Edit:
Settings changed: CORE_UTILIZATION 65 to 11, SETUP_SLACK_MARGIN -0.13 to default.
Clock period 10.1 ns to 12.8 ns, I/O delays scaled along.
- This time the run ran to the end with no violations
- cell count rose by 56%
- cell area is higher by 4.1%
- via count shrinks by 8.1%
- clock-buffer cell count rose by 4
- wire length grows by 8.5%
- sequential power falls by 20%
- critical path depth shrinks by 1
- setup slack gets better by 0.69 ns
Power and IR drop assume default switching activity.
----
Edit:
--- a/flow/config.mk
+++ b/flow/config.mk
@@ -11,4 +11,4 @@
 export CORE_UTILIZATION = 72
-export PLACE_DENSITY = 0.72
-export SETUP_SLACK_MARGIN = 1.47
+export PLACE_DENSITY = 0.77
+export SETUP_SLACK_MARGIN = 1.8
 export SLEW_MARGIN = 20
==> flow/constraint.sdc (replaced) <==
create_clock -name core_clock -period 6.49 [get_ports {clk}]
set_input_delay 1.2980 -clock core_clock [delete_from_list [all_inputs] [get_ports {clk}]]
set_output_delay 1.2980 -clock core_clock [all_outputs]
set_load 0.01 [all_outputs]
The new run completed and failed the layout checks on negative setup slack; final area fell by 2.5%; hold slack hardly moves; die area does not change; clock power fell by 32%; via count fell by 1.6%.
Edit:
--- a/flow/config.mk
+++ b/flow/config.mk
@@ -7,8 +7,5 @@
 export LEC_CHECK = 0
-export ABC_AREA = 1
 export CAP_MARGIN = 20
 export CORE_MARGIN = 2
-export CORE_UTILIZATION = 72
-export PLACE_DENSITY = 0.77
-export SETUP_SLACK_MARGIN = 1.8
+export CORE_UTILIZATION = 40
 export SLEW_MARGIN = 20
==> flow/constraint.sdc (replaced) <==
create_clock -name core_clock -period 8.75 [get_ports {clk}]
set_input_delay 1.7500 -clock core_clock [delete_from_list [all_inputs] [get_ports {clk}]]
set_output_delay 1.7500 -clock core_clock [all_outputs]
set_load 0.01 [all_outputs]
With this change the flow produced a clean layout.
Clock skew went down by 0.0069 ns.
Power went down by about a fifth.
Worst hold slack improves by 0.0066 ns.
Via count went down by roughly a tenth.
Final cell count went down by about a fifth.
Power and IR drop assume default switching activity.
----
• **Work instruction**:
Reproduce exactly, and only, the part of the listing above that begins at the line with "Settings changed: CORE_UTILIZATION" and goes on through the line with "- critical path depth shrinks by 1".

• **Task output**:
Settings changed: CORE_UTILIZATION 65 to 11, SETUP_SLACK_MARGIN -0.13 to default.
Clock period 10.1 ns to 12.8 ns, I/O delays scaled along.
- This time the run ran to the end with no violations
- cell count rose by 56%
- cell area is higher by 4.1%
- via count shrinks by 8.1%
- clock-buffer cell count rose by 4
- wire length grows by 8.5%
- sequential power falls by 20%
- critical path depth shrinks by 1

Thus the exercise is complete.